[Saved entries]
%%
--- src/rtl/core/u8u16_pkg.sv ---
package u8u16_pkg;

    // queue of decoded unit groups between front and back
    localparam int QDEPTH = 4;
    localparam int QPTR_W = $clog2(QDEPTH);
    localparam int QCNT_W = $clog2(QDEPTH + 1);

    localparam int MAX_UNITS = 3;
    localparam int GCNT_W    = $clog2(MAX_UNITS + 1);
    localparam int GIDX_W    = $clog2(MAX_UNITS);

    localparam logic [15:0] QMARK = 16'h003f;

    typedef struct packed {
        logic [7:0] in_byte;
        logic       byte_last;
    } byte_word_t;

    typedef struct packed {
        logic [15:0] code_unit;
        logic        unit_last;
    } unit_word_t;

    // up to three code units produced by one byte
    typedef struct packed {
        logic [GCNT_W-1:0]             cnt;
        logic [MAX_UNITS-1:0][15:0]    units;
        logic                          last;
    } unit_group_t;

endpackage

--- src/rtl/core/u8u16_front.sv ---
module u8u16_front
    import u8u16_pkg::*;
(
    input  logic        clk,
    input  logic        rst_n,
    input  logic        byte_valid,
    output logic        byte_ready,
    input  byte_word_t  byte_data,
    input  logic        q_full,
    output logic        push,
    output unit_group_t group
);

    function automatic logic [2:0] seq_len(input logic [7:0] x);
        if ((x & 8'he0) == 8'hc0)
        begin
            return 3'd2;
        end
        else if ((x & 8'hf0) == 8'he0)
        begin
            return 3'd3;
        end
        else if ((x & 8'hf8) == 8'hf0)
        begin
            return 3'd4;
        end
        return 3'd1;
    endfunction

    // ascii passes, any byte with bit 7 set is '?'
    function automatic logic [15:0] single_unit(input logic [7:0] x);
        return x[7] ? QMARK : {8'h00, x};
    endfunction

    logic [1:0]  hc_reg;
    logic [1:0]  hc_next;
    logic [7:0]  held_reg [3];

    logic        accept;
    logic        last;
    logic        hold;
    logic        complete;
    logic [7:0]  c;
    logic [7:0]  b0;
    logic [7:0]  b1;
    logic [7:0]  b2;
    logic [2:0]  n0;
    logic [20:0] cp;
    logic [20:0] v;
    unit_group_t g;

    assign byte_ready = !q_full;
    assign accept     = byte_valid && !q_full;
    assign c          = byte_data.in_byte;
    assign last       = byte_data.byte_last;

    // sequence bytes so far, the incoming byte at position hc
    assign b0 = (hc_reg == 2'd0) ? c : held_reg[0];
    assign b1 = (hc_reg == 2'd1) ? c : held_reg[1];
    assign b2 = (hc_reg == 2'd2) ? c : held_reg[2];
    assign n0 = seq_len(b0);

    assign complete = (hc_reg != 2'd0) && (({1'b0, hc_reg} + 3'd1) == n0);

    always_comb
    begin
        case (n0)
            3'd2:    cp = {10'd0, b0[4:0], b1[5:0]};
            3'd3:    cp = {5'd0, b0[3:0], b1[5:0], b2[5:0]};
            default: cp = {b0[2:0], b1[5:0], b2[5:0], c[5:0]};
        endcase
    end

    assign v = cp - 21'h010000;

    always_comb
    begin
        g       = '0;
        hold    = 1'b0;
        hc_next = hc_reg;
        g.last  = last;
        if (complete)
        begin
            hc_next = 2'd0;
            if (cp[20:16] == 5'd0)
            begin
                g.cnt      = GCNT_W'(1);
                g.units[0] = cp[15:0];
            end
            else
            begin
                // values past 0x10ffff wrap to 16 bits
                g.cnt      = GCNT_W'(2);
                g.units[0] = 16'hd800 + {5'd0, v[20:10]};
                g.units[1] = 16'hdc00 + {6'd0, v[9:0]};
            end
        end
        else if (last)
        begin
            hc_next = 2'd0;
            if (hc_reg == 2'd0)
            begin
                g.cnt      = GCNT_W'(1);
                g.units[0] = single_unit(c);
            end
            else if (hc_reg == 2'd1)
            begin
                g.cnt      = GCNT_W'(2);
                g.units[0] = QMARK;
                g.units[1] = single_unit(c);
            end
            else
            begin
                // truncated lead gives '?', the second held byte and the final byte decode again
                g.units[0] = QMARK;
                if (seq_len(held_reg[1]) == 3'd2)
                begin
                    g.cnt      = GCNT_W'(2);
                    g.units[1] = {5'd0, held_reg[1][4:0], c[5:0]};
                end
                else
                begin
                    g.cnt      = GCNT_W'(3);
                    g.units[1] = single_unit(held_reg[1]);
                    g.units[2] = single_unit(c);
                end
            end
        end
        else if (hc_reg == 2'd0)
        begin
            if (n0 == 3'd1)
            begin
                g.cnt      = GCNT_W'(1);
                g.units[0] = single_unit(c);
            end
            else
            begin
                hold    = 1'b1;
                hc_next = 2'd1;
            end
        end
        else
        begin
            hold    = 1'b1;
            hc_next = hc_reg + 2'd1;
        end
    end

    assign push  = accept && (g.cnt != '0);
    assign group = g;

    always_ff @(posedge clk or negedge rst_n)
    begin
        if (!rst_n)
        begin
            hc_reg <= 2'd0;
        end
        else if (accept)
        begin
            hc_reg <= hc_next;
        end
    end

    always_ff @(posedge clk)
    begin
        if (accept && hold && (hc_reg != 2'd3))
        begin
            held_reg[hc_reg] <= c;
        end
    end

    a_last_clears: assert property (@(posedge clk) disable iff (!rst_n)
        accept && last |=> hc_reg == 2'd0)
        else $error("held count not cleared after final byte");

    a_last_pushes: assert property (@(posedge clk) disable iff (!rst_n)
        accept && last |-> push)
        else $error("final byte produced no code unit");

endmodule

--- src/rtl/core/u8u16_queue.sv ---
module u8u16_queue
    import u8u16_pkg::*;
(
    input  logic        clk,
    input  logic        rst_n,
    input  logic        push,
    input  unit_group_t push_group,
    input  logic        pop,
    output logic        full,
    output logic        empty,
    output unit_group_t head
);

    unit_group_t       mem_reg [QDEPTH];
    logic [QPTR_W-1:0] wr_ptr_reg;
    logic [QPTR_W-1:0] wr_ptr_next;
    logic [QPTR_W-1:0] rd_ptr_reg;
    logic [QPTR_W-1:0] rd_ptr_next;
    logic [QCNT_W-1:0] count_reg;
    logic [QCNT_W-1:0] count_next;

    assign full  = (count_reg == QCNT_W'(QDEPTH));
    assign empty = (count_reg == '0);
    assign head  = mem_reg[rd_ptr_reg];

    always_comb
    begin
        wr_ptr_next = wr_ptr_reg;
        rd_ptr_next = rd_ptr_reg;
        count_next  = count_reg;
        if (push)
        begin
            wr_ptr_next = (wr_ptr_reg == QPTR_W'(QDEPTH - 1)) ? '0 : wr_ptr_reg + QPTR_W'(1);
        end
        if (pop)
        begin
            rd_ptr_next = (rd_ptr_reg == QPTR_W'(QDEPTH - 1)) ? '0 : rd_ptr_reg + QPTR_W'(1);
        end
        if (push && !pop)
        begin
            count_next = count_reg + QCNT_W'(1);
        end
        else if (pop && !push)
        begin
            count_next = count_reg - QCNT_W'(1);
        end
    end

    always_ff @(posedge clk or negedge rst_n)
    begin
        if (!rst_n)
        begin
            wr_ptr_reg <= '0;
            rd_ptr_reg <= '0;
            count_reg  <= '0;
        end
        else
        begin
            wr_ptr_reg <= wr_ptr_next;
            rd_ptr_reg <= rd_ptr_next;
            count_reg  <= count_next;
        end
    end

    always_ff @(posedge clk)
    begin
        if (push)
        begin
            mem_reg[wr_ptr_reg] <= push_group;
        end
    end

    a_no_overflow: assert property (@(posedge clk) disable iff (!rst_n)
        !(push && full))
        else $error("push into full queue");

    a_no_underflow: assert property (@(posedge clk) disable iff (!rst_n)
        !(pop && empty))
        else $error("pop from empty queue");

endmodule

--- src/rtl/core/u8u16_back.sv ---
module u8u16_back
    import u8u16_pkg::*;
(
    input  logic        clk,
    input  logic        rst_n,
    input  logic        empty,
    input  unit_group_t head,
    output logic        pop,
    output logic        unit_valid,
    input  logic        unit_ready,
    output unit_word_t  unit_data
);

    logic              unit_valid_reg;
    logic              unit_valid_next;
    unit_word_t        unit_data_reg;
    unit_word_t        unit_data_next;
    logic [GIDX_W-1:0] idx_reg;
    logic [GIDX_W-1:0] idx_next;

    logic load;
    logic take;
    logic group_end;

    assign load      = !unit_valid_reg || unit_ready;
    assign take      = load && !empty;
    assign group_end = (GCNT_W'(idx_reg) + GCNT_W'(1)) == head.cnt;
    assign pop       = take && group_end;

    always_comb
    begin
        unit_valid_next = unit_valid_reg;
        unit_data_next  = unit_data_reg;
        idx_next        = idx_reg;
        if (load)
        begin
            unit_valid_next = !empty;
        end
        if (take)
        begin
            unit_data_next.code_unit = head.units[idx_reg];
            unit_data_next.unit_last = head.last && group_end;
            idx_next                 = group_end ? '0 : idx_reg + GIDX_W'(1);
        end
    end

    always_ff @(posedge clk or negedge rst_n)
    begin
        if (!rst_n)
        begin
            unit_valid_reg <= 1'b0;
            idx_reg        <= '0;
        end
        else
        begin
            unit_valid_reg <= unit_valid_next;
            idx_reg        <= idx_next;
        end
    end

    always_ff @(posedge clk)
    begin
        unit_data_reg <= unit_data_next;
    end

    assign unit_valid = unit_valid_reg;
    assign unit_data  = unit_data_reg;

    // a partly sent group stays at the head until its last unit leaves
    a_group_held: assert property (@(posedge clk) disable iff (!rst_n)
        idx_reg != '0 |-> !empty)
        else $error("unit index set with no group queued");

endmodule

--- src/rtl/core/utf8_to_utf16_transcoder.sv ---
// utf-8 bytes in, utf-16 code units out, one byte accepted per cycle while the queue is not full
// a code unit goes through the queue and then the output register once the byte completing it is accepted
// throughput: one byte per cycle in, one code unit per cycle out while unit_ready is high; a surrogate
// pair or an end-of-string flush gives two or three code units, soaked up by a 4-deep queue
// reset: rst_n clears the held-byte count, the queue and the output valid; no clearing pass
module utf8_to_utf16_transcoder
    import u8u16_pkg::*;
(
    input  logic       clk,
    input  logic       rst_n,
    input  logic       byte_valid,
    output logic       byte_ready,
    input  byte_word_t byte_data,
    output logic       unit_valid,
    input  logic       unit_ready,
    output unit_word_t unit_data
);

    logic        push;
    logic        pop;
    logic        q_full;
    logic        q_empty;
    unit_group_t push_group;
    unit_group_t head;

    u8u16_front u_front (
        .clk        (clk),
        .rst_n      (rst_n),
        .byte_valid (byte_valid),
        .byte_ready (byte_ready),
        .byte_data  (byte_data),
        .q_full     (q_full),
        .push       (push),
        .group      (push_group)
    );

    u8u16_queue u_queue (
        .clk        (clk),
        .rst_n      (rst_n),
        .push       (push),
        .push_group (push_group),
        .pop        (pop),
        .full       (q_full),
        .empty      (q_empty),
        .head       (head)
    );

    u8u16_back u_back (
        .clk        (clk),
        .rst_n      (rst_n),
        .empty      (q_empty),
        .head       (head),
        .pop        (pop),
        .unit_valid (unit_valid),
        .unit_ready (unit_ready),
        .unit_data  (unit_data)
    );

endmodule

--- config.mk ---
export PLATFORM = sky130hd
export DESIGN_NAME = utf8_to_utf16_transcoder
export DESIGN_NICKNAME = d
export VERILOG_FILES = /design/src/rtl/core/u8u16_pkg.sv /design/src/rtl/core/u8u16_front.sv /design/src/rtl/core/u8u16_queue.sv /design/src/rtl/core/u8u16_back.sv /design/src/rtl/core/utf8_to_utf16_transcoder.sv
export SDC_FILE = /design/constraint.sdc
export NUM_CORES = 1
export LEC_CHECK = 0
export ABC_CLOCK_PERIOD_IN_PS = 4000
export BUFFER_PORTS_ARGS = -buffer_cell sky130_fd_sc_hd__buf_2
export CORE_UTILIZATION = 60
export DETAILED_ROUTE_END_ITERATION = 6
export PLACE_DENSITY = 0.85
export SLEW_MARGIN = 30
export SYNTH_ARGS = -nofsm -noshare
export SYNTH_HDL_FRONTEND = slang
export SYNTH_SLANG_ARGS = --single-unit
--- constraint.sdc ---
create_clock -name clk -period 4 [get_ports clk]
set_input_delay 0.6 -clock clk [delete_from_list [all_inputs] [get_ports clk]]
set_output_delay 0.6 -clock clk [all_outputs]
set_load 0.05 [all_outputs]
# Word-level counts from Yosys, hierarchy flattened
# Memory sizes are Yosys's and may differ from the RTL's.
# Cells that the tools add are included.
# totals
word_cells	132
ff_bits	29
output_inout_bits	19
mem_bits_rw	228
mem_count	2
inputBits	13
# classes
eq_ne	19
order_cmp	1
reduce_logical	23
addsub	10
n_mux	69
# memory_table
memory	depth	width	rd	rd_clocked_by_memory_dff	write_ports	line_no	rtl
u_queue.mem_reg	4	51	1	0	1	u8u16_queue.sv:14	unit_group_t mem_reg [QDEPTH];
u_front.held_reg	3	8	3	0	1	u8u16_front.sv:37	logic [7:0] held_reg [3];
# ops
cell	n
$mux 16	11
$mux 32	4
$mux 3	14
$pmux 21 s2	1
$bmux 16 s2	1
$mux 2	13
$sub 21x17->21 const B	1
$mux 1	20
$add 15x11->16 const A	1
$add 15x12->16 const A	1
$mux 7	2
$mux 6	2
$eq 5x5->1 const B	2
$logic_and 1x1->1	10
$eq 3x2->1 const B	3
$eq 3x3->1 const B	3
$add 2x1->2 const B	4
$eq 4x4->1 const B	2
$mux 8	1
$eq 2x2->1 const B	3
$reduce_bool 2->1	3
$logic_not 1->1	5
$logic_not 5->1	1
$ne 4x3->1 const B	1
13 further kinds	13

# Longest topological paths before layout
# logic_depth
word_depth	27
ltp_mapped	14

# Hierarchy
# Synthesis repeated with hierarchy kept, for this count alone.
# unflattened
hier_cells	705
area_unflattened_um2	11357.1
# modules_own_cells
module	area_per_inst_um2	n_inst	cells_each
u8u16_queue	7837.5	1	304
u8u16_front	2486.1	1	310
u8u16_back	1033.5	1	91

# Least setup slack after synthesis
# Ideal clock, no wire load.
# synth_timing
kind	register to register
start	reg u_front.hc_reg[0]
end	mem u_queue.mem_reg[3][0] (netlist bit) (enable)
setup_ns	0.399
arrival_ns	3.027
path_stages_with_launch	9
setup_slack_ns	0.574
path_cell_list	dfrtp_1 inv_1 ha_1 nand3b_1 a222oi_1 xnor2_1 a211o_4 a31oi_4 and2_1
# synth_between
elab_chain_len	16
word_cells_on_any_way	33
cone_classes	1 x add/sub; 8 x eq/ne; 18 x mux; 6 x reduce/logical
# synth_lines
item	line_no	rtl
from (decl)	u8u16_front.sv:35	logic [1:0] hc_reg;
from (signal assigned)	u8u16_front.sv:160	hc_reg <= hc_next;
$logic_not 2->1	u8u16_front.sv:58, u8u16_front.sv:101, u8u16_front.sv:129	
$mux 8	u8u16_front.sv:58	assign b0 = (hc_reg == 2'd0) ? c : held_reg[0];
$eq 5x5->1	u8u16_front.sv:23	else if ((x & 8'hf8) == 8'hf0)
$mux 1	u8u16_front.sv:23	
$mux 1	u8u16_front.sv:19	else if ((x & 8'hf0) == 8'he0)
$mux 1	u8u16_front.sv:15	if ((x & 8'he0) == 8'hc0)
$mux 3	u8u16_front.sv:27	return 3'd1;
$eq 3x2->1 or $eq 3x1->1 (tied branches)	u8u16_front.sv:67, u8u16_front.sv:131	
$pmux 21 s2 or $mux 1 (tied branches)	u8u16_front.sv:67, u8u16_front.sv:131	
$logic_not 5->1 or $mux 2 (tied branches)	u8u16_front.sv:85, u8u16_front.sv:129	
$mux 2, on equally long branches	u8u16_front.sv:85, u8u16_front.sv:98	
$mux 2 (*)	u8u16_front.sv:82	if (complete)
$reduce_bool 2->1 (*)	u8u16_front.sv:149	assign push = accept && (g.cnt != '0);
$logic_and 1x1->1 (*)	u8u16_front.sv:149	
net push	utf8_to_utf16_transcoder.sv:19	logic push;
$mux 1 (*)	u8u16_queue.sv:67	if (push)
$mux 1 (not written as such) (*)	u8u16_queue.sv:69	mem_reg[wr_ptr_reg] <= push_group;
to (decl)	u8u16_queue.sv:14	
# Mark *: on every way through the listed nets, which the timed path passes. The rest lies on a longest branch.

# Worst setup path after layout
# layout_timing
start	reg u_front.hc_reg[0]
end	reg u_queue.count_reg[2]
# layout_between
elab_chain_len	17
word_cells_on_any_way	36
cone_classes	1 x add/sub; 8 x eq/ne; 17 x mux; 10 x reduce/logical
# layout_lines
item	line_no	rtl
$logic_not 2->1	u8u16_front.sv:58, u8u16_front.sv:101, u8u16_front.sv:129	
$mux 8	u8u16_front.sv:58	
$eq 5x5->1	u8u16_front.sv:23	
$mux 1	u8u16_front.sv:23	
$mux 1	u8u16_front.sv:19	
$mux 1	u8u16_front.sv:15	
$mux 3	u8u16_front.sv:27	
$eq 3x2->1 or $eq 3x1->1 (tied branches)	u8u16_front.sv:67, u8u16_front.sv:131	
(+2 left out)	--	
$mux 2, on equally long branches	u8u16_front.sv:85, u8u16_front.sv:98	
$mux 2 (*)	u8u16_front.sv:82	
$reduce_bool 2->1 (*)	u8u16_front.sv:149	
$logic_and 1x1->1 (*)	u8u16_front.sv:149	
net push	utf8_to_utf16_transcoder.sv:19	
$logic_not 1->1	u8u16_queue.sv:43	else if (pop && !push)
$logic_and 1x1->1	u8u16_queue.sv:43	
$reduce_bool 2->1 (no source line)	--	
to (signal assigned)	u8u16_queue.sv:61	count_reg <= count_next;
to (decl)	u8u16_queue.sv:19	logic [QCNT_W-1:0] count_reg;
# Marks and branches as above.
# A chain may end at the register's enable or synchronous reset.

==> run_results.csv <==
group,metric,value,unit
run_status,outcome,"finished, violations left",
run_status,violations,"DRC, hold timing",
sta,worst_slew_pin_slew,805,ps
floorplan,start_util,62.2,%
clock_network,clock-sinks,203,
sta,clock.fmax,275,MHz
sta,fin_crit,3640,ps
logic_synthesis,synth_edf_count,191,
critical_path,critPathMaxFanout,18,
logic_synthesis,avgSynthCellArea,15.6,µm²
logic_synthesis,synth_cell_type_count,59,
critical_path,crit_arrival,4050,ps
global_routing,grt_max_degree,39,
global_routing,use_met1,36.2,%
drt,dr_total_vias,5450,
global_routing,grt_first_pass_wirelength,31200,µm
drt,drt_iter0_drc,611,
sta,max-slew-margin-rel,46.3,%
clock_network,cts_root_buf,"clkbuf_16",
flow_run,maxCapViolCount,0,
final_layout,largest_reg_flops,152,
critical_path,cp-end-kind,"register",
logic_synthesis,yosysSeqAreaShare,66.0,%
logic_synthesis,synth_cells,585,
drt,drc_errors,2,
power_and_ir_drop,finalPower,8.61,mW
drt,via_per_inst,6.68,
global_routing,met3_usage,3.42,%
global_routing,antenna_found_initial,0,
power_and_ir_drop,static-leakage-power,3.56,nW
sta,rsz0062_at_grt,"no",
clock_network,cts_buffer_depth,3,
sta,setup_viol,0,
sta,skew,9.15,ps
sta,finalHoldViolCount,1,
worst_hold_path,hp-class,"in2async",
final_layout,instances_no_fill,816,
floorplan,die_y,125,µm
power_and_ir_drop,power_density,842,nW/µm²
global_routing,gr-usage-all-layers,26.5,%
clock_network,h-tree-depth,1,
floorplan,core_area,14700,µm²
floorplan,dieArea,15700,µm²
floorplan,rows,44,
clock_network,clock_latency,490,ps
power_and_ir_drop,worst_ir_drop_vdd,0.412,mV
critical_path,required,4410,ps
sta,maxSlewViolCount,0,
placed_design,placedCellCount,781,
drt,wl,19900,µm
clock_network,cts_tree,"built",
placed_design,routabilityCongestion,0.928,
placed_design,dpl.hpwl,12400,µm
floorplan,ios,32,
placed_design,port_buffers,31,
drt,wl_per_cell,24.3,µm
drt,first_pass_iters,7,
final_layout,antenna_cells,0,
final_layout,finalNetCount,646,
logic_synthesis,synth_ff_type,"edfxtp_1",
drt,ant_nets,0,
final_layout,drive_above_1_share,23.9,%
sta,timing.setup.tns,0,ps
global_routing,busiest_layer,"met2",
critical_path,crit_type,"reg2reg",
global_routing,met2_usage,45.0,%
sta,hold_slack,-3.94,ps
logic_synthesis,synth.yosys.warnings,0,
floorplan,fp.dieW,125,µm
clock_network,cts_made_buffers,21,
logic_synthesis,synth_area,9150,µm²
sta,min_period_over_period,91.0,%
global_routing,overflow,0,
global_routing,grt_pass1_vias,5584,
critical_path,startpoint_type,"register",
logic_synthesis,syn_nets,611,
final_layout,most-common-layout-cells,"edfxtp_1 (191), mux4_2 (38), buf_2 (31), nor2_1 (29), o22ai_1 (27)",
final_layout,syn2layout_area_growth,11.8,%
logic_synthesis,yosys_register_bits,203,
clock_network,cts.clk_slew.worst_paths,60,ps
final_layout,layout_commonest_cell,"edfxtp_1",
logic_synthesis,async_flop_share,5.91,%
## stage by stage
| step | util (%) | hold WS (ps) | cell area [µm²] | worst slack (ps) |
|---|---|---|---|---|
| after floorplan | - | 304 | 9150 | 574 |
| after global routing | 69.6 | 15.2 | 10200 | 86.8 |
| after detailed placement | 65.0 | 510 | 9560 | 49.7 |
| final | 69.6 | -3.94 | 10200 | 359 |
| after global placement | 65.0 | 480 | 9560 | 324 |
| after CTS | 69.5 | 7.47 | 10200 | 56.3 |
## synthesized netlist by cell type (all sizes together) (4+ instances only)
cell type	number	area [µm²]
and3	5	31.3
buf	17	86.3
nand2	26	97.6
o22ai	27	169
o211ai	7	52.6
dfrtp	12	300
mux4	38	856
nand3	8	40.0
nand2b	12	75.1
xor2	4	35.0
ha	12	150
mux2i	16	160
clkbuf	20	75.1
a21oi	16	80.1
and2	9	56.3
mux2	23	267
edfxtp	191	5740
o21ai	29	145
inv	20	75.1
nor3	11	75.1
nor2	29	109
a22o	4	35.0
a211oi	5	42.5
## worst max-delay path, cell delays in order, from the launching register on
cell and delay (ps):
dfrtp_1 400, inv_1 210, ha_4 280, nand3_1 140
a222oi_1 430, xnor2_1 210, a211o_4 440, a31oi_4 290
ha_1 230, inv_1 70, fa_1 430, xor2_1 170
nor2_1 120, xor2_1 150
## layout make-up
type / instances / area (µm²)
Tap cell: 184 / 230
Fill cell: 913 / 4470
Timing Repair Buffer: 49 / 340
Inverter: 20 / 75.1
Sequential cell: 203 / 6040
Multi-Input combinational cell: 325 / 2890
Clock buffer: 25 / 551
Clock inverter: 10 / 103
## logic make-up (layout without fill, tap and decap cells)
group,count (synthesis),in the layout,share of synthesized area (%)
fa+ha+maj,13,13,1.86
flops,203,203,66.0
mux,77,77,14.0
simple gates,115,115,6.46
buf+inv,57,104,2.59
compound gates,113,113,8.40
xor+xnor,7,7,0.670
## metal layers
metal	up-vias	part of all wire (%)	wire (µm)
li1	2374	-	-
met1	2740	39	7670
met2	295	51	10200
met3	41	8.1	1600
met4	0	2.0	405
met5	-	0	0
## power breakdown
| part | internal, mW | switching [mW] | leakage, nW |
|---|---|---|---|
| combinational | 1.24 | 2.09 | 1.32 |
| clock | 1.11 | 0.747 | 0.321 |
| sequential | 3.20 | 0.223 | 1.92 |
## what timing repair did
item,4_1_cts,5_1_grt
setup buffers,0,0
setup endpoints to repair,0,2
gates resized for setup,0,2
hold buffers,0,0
%%
— REQUIRED ACTION —
When the line containing "localparam int GIDX_W" is reached, include it and stop. Until then, output each line of the entries exactly as given, starting from the first.

— RESULT OF THE EXERCISE —
--- src/rtl/core/u8u16_pkg.sv ---
package u8u16_pkg;

    // queue of decoded unit groups between front and back
    localparam int QDEPTH = 4;
    localparam int QPTR_W = $clog2(QDEPTH);
    localparam int QCNT_W = $clog2(QDEPTH + 1);

    localparam int MAX_UNITS = 3;
    localparam int GCNT_W    = $clog2(MAX_UNITS + 1);
    localparam int GIDX_W    = $clog2(MAX_UNITS);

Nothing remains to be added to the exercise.